Once you find the line that contains "XOR/XNOR | 1 | 0.16 |", transcribe it and each line after it through the end of the listing, exactly as written.

==========

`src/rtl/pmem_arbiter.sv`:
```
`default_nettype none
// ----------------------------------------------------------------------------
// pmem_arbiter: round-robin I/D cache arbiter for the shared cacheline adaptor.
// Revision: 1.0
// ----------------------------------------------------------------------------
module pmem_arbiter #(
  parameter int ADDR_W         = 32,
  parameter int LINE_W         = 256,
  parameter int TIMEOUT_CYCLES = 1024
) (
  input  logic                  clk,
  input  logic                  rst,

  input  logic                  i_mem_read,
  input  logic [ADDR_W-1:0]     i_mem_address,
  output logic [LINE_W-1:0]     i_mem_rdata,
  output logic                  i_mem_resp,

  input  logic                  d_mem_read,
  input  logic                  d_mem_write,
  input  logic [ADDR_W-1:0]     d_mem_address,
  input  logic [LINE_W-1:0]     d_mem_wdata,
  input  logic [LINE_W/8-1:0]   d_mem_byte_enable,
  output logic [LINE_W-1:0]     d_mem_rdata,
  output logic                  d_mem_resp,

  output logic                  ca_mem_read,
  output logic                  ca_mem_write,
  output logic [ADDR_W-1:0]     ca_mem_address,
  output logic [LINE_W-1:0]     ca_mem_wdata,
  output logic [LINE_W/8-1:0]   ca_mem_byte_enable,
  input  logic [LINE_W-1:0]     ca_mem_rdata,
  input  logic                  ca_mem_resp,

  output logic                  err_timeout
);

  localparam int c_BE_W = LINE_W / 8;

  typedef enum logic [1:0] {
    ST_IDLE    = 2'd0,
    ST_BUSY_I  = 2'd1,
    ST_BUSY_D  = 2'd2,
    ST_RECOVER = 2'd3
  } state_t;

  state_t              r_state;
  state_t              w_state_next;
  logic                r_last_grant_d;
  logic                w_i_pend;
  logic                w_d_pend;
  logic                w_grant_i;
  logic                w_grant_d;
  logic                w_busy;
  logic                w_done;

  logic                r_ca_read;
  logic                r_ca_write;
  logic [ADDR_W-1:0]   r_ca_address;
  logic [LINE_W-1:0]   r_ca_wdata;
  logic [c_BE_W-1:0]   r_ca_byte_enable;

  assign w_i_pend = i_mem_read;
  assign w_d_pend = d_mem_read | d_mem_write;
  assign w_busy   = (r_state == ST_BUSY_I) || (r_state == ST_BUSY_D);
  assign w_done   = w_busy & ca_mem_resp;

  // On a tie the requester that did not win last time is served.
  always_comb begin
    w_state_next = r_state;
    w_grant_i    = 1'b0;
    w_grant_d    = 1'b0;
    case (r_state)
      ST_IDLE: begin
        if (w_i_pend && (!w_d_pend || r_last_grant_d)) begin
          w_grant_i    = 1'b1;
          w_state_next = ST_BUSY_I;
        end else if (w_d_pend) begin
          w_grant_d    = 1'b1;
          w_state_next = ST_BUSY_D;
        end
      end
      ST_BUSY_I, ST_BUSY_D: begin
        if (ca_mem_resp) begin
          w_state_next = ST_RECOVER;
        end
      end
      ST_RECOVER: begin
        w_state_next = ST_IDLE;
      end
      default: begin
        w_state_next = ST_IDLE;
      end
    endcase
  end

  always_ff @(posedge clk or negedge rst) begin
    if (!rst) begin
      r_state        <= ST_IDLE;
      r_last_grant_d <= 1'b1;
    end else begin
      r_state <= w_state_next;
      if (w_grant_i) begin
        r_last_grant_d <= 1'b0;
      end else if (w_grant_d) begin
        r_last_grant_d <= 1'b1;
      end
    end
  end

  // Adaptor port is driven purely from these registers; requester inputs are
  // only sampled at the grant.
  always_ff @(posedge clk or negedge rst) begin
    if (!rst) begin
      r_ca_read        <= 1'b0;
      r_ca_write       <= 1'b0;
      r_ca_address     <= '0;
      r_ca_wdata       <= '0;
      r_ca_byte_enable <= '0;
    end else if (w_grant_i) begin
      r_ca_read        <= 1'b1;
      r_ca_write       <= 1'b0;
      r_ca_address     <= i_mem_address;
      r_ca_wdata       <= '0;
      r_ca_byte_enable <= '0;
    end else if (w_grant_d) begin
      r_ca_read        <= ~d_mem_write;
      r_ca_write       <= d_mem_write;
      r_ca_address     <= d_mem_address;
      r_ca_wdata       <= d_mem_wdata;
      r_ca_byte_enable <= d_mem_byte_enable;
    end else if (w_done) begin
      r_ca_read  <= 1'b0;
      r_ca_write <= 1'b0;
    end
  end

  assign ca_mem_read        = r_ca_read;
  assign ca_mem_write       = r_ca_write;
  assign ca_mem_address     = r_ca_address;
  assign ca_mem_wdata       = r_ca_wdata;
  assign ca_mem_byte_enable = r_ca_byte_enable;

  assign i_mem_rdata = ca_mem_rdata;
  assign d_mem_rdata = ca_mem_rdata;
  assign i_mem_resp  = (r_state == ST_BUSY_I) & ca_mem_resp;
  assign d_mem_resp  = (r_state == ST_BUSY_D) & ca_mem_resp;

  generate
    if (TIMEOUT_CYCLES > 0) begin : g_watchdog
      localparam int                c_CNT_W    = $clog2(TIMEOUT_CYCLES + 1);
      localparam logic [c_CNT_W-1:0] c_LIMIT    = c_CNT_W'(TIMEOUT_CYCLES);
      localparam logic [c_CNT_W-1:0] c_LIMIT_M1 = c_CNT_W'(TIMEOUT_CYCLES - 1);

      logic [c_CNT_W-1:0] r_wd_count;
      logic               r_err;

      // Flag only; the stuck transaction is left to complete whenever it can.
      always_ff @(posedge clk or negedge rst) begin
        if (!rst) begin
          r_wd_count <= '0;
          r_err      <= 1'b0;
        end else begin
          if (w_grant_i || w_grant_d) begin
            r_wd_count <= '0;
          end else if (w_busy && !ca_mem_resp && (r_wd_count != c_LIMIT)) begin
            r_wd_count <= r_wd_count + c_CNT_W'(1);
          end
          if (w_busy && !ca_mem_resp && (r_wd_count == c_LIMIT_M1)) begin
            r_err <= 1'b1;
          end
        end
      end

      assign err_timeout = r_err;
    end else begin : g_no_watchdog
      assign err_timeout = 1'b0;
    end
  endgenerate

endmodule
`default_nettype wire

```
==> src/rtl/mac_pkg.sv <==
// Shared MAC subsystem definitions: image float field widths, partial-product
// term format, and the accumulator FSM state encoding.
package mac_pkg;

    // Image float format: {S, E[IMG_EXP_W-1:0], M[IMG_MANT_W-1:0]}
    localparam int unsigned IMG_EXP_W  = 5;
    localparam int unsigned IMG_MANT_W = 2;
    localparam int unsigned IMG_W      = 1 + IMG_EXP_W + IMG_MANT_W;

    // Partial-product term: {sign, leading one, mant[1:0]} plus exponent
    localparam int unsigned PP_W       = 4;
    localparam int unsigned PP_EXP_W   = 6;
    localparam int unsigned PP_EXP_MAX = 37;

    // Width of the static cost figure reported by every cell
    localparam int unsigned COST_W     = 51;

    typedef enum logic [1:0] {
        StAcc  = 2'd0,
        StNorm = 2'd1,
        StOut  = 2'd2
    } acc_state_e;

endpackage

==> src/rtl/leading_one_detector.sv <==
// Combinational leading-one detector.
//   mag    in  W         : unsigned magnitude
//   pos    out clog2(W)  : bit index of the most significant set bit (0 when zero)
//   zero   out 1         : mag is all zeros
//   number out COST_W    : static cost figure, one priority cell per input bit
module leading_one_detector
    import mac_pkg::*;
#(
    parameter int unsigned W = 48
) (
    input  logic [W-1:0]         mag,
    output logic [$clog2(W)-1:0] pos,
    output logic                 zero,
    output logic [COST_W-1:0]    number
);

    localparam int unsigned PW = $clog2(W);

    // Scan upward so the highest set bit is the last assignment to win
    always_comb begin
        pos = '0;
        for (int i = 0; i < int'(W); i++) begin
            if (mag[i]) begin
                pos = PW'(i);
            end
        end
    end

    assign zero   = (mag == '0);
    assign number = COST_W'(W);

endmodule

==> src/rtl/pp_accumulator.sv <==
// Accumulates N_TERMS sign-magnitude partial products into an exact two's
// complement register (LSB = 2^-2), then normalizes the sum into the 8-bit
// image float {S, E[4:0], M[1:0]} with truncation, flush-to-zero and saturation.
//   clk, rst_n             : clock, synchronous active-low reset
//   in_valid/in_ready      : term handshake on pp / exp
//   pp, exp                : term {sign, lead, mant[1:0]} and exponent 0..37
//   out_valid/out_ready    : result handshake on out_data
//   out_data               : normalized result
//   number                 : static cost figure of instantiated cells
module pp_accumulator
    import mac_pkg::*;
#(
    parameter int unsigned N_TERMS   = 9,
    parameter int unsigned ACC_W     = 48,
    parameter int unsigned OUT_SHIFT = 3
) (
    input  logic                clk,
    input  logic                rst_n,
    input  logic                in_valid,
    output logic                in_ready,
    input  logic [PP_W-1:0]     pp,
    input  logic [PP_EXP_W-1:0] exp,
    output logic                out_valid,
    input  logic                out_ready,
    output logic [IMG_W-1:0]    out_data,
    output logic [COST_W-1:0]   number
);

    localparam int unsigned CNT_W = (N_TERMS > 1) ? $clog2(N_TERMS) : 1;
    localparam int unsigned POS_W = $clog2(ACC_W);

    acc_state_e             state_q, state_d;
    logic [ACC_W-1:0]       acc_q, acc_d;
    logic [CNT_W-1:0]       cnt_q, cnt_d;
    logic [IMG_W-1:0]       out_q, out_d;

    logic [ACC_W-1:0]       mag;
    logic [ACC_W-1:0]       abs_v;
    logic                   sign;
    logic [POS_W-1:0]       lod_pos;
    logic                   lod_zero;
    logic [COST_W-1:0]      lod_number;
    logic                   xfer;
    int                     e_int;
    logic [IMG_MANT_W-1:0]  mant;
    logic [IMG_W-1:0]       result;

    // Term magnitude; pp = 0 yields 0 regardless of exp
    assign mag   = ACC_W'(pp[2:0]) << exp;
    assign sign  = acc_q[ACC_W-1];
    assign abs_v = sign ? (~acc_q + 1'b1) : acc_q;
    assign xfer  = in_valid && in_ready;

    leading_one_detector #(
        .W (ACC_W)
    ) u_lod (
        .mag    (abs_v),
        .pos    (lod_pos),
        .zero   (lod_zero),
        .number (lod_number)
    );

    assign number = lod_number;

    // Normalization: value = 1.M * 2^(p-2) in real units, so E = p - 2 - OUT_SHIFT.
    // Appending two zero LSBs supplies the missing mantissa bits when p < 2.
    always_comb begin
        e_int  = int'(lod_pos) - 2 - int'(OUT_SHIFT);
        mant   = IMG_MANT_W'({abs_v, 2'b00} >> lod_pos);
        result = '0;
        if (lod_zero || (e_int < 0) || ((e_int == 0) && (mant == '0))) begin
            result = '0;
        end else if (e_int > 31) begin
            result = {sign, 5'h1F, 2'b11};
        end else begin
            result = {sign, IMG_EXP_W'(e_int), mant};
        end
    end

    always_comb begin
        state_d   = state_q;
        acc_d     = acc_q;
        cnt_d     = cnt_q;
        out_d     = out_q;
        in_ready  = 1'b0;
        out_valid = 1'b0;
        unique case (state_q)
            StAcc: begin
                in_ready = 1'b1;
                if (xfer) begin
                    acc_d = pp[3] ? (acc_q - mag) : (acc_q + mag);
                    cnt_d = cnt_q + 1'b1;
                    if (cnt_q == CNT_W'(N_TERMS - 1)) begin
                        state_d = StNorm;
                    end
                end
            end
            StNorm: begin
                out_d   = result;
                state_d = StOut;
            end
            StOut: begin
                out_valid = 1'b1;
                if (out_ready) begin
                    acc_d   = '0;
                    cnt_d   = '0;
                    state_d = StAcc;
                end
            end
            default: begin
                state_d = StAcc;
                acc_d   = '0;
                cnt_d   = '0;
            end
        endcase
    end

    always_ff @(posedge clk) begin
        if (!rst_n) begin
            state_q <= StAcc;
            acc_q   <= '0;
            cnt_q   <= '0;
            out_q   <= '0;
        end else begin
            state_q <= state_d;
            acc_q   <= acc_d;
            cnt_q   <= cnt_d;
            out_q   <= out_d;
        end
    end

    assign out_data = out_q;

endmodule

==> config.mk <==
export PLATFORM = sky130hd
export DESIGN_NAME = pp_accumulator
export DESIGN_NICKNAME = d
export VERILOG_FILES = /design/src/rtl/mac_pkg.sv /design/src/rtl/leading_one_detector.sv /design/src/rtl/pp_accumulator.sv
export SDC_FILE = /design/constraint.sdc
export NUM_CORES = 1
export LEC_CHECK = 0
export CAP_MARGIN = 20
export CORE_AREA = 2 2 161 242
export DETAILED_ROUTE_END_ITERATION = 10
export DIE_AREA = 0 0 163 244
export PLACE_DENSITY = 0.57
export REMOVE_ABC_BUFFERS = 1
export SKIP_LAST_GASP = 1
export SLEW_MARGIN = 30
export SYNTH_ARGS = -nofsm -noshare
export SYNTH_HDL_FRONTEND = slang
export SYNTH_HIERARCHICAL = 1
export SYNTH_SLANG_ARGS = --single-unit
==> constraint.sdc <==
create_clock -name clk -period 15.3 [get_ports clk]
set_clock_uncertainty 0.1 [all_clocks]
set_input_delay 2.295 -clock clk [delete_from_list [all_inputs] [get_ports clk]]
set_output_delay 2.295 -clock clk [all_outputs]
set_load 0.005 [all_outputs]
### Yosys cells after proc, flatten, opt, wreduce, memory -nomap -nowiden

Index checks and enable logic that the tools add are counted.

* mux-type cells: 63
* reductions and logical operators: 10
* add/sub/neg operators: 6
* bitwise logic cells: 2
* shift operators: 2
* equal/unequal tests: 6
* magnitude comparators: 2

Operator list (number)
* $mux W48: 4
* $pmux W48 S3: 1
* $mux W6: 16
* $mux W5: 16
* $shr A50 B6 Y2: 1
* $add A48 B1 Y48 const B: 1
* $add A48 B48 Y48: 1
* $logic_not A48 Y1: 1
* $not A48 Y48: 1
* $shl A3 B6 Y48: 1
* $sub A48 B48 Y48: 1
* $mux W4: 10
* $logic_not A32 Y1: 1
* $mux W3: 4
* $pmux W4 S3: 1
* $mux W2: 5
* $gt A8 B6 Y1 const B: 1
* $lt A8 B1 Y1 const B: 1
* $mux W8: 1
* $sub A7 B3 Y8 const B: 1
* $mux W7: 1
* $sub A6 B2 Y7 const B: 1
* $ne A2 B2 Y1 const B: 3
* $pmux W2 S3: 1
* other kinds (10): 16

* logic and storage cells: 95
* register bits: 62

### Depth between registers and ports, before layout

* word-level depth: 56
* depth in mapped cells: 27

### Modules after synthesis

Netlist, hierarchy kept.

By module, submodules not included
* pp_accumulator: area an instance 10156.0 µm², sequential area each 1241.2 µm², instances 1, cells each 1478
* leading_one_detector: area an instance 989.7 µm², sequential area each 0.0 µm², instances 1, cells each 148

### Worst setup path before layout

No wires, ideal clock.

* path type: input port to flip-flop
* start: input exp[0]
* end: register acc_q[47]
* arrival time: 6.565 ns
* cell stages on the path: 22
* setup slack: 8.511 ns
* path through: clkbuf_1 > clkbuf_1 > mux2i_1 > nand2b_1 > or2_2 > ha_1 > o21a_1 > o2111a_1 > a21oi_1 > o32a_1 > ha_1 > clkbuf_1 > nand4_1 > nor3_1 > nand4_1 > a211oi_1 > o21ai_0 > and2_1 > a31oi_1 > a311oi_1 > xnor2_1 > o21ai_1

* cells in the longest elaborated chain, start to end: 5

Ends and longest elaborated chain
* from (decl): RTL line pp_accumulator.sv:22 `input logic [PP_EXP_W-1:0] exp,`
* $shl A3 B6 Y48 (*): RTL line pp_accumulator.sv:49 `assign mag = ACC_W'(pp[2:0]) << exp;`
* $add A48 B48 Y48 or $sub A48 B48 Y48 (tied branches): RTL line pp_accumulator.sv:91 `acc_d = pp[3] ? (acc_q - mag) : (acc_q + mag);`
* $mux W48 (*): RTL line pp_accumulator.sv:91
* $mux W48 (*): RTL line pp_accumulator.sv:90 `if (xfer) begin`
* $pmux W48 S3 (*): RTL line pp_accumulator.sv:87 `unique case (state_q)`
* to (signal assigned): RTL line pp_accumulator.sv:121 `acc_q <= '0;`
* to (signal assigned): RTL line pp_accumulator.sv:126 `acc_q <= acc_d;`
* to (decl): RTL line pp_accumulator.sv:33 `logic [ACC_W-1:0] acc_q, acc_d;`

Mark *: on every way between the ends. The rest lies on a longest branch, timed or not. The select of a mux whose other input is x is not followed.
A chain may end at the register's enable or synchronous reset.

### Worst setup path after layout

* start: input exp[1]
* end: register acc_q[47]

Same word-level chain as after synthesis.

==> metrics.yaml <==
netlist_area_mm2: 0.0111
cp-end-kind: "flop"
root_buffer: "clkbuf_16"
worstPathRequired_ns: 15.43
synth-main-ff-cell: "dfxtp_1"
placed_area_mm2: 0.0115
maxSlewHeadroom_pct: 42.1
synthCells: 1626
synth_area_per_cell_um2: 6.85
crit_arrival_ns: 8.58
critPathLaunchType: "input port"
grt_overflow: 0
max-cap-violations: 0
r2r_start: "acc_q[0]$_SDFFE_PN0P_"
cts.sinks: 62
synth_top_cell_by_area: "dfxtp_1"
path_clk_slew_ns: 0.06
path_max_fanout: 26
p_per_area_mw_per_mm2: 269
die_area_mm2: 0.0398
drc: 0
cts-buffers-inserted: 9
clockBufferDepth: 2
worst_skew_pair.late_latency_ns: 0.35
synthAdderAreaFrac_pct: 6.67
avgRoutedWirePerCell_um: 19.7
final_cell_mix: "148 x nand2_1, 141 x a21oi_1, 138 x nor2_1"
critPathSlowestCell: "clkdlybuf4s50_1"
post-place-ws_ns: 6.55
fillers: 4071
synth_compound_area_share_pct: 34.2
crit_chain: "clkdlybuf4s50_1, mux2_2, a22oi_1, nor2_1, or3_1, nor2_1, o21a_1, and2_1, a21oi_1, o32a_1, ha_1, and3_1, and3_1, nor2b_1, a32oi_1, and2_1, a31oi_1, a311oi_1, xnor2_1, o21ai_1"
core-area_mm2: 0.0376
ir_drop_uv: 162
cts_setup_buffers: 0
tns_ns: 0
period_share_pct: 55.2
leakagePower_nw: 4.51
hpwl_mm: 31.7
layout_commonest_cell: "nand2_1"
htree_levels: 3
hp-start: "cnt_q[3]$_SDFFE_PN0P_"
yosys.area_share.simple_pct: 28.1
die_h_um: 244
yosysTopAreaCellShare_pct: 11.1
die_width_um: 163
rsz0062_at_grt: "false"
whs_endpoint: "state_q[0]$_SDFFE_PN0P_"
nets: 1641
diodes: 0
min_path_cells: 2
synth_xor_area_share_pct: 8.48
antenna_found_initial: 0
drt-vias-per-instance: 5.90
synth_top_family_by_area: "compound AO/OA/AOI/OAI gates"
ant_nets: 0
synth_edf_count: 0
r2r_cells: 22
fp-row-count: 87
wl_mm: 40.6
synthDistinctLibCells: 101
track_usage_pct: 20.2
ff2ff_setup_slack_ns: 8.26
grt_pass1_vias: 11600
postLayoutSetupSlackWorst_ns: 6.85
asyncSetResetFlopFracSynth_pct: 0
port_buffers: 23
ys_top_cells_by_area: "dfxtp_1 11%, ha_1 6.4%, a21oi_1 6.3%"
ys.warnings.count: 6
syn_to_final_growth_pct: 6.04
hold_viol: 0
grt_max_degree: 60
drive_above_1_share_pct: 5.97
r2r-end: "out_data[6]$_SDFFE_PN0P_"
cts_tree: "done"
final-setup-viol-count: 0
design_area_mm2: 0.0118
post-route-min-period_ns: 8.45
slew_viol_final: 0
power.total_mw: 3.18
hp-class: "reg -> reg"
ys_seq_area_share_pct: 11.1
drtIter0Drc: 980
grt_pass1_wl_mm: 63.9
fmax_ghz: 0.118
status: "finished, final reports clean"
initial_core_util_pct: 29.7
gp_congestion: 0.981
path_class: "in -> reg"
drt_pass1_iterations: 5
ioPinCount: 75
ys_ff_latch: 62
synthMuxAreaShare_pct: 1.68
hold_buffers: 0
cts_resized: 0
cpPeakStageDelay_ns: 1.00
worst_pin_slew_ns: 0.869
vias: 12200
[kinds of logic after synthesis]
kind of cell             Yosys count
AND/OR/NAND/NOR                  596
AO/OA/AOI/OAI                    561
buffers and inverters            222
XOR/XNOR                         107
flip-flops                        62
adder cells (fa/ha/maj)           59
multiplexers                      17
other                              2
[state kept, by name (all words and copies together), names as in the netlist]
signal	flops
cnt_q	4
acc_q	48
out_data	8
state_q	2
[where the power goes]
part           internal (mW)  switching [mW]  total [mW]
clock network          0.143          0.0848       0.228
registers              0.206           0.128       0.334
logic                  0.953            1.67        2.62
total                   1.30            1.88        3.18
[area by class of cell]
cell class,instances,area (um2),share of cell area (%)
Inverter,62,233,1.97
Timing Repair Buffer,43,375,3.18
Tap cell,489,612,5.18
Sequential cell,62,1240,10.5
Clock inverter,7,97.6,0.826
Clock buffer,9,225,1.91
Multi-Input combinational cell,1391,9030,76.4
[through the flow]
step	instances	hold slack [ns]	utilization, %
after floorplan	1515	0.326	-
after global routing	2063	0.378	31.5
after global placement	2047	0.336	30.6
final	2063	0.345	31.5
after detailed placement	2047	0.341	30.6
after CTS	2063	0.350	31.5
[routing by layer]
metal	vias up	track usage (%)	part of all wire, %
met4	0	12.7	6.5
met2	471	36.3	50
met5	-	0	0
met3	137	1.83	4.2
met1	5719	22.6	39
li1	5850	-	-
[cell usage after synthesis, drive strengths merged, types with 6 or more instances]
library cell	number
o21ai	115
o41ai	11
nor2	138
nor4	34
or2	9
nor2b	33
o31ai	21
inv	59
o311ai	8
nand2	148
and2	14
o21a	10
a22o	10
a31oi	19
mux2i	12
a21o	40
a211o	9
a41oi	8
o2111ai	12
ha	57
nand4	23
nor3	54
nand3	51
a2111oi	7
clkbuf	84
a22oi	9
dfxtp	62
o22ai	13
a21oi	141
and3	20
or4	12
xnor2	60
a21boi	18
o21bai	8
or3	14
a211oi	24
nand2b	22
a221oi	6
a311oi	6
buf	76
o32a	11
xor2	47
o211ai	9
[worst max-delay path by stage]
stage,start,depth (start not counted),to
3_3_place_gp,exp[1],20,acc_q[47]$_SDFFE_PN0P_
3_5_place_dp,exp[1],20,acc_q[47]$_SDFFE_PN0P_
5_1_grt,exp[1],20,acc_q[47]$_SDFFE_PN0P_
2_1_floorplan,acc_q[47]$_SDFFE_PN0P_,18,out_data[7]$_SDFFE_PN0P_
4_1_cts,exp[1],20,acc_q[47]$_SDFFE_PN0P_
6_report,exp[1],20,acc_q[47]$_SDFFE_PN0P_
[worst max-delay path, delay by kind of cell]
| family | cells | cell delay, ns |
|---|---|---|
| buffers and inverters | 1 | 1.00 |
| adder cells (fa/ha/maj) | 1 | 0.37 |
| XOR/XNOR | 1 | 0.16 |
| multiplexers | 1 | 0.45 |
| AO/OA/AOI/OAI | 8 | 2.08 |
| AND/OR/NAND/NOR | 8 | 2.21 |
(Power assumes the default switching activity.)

==========

**RESPONSE:**
| XOR/XNOR | 1 | 0.16 |
| multiplexers | 1 | 0.45 |
| AO/OA/AOI/OAI | 8 | 2.08 |
| AND/OR/NAND/NOR | 8 | 2.21 |
(Power assumes the default switching activity.)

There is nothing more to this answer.